Determine how many lines in the data below contain "localparam" and write only that number.

Material for this task: Begin

==> config.mk <==
export PLATFORM = sky130hd
export DESIGN_NAME = mem_port_arbiter
export DESIGN_NICKNAME = d
export VERILOG_FILES = /design/src/rtl/rv64_mem_pkg.sv /design/src/rtl/rr_arb2.sv /design/src/rtl/mem_port_arbiter.sv
export SDC_FILE = /design/constraint.sdc
export NUM_CORES = 1
export LEC_CHECK = 0
export CORE_AREA = 2 2 190 192
export DETAILED_ROUTE_END_ITERATION = 6
export DIE_AREA = 0 0 192 194
export GPL_TIMING_DRIVEN = 0
export HOLD_SLACK_MARGIN = 0.12
export PLACE_DENSITY = 0.6
export SETUP_SLACK_MARGIN = 0.5
export SYNTH_ARGS = -nofsm -noshare
export SYNTH_HDL_FRONTEND = slang
export SYNTH_SLANG_ARGS = --single-unit
==> constraint.sdc <==
create_clock -name clk -period 2.4 [get_ports clk]
set_input_delay 0.48 -clock clk [delete_from_list [all_inputs] [get_ports clk]]
set_output_delay 0.48 -clock clk [all_outputs]
set_load 0.05 [all_outputs]
==> src/rtl/rv64_mem_pkg.sv <==
`default_nettype none
// +----------------------------------------------------------------------------+
// | rv64_mem_pkg                                                               |
// | Shared types and defaults for the fetch/data memory port arbiter.          |
// | Revision: 1.0                                                              |
// +----------------------------------------------------------------------------+
package rv64_mem_pkg;

    typedef enum logic [1:0] {
        ST_IDLE  = 2'd0,
        ST_ISSUE = 2'd1,
        ST_WAIT  = 2'd2,
        ST_RESP  = 2'd3
    } arb_state_e;

    typedef enum logic {
        OWN_IF = 1'b0,
        OWN_D  = 1'b1
    } owner_e;

    localparam int TIMEOUT_CYC_DFLT = 64;

endpackage
`default_nettype wire

==> src/rtl/rr_arb2.sv <==
`default_nettype none
// +----------------------------------------------------------------------------+
// | rr_arb2                                                                    |
// | Two-input round-robin arbiter; the pointer names the side that wins the    |
// | next conflict and only moves when a grant is actually taken.               |
// | Revision: 1.0                                                              |
// +----------------------------------------------------------------------------+
module rr_arb2
    import rv64_mem_pkg::*;
(
    input  logic clk,
    input  logic reset,
    input  logic req_if,
    input  logic req_d,
    input  logic advance,
    output logic gnt_if,
    output logic gnt_d
);

    owner_e prio_q;
    owner_e prio_d;

    always_comb begin
        gnt_d  = req_d & (~req_if | (prio_q == OWN_D));
        gnt_if = req_if & ~gnt_d;
        prio_d = prio_q;
        if (advance && gnt_d) begin
            prio_d = OWN_IF;
        end else if (advance && gnt_if) begin
            prio_d = OWN_D;
        end
    end

    always_ff @(posedge clk) begin
        if (reset) begin
            prio_q <= OWN_D;
        end else begin
            prio_q <= prio_d;
        end
    end

endmodule
`default_nettype wire

==> src/rtl/mem_port_arbiter.sv <==
`default_nettype none
// +----------------------------------------------------------------------------+
// | mem_port_arbiter                                                           |
// | Shares one memory port between fetch and data clients, one transaction     |
// | outstanding, with a read-response timeout.                                 |
// | Revision: 1.0                                                              |
// +----------------------------------------------------------------------------+
module mem_port_arbiter
    import rv64_mem_pkg::*;
#(
    parameter int TIMEOUT_CYC = TIMEOUT_CYC_DFLT
) (
    input  logic        clk,
    input  logic        reset,
    input  logic        if_req,
    input  logic [63:0] if_addr,
    output logic        if_gnt,
    output logic        if_rvalid,
    output logic [31:0] if_rdata,
    output logic        if_err,
    input  logic        d_req,
    input  logic        d_we,
    input  logic [63:0] d_addr,
    input  logic [63:0] d_wdata,
    output logic        d_gnt,
    output logic        d_rvalid,
    output logic [63:0] d_rdata,
    output logic        d_err,
    output logic        mem_req,
    output logic        mem_we,
    output logic [63:0] mem_addr,
    output logic [63:0] mem_wdata,
    input  logic        mem_gnt,
    input  logic        mem_rvalid,
    input  logic [63:0] mem_rdata
);

    localparam int              CNT_W      = $clog2(TIMEOUT_CYC + 1);
    localparam logic [CNT_W-1:0] C_CNT_LAST = CNT_W'(TIMEOUT_CYC - 1);

    arb_state_e       state_q, state_d;
    owner_e           owner_q, owner_d;
    logic             we_q, we_d;
    logic [63:0]      addr_q, addr_d;
    logic [63:0]      wdata_q, wdata_d;
    logic [CNT_W-1:0] cnt_q, cnt_d;
    logic [63:0]      rdata_q, rdata_d;
    logic             err_q, err_d;

    logic w_idle;
    logic w_arb_gnt_if;
    logic w_arb_gnt_d;
    logic w_resp;

    assign w_idle = (state_q == ST_IDLE);
    assign w_resp = (state_q == ST_RESP);

    rr_arb2 u_rr_arb2 (
        .clk     (clk),
        .reset   (reset),
        .req_if  (if_req),
        .req_d   (d_req),
        .advance (w_idle),
        .gnt_if  (w_arb_gnt_if),
        .gnt_d   (w_arb_gnt_d)
    );

    always_comb begin
        state_d = state_q;
        owner_d = owner_q;
        we_d    = we_q;
        addr_d  = addr_q;
        wdata_d = wdata_q;
        cnt_d   = cnt_q;
        rdata_d = rdata_q;
        err_d   = err_q;
        case (state_q)
            ST_IDLE: begin
                if (w_arb_gnt_d) begin
                    owner_d = OWN_D;
                    we_d    = d_we;
                    addr_d  = d_addr;
                    wdata_d = d_wdata;
                    state_d = ST_ISSUE;
                end else if (w_arb_gnt_if) begin
                    owner_d = OWN_IF;
                    we_d    = 1'b0;
                    addr_d  = if_addr;
                    wdata_d = '0;
                    state_d = ST_ISSUE;
                end
            end
            ST_ISSUE: begin
                if (mem_gnt) begin
                    cnt_d = '0;
                    if (we_q) begin
                        rdata_d = '0;
                        err_d   = 1'b0;
                        state_d = ST_RESP;
                    end else begin
                        state_d = ST_WAIT;
                    end
                end
            end
            ST_WAIT: begin
                // A response arriving on the final counted cycle still wins over the timeout.
                if (mem_rvalid) begin
                    rdata_d = mem_rdata;
                    err_d   = 1'b0;
                    state_d = ST_RESP;
                end else if (cnt_q == C_CNT_LAST) begin
                    rdata_d = '0;
                    err_d   = 1'b1;
                    state_d = ST_RESP;
                end else begin
                    cnt_d = cnt_q + CNT_W'(1);
                end
            end
            ST_RESP: begin
                state_d = ST_IDLE;
            end
            default: begin
                state_d = ST_IDLE;
            end
        endcase
    end

    always_ff @(posedge clk) begin
        if (reset) begin
            state_q <= ST_IDLE;
            owner_q <= OWN_IF;
            we_q    <= 1'b0;
            addr_q  <= '0;
            wdata_q <= '0;
            cnt_q   <= '0;
            rdata_q <= '0;
            err_q   <= 1'b0;
        end else begin
            state_q <= state_d;
            owner_q <= owner_d;
            we_q    <= we_d;
            addr_q  <= addr_d;
            wdata_q <= wdata_d;
            cnt_q   <= cnt_d;
            rdata_q <= rdata_d;
            err_q   <= err_d;
        end
    end

    assign if_gnt = w_idle & w_arb_gnt_if;
    assign d_gnt  = w_idle & w_arb_gnt_d;

    assign mem_req   = (state_q == ST_ISSUE);
    assign mem_we    = we_q;
    assign mem_addr  = addr_q;
    assign mem_wdata = wdata_q;

    assign if_rvalid = w_resp & (owner_q == OWN_IF);
    assign if_rdata  = if_rvalid ? (addr_q[2] ? rdata_q[63:32] : rdata_q[31:0]) : 32'd0;
    assign if_err    = if_rvalid & err_q;

    assign d_rvalid = w_resp & (owner_q == OWN_D);
    assign d_rdata  = d_rvalid ? rdata_q : 64'd0;
    assign d_err    = d_rvalid & err_q;

endmodule
`default_nettype wire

Material for this task: End

◆ **Task output**
3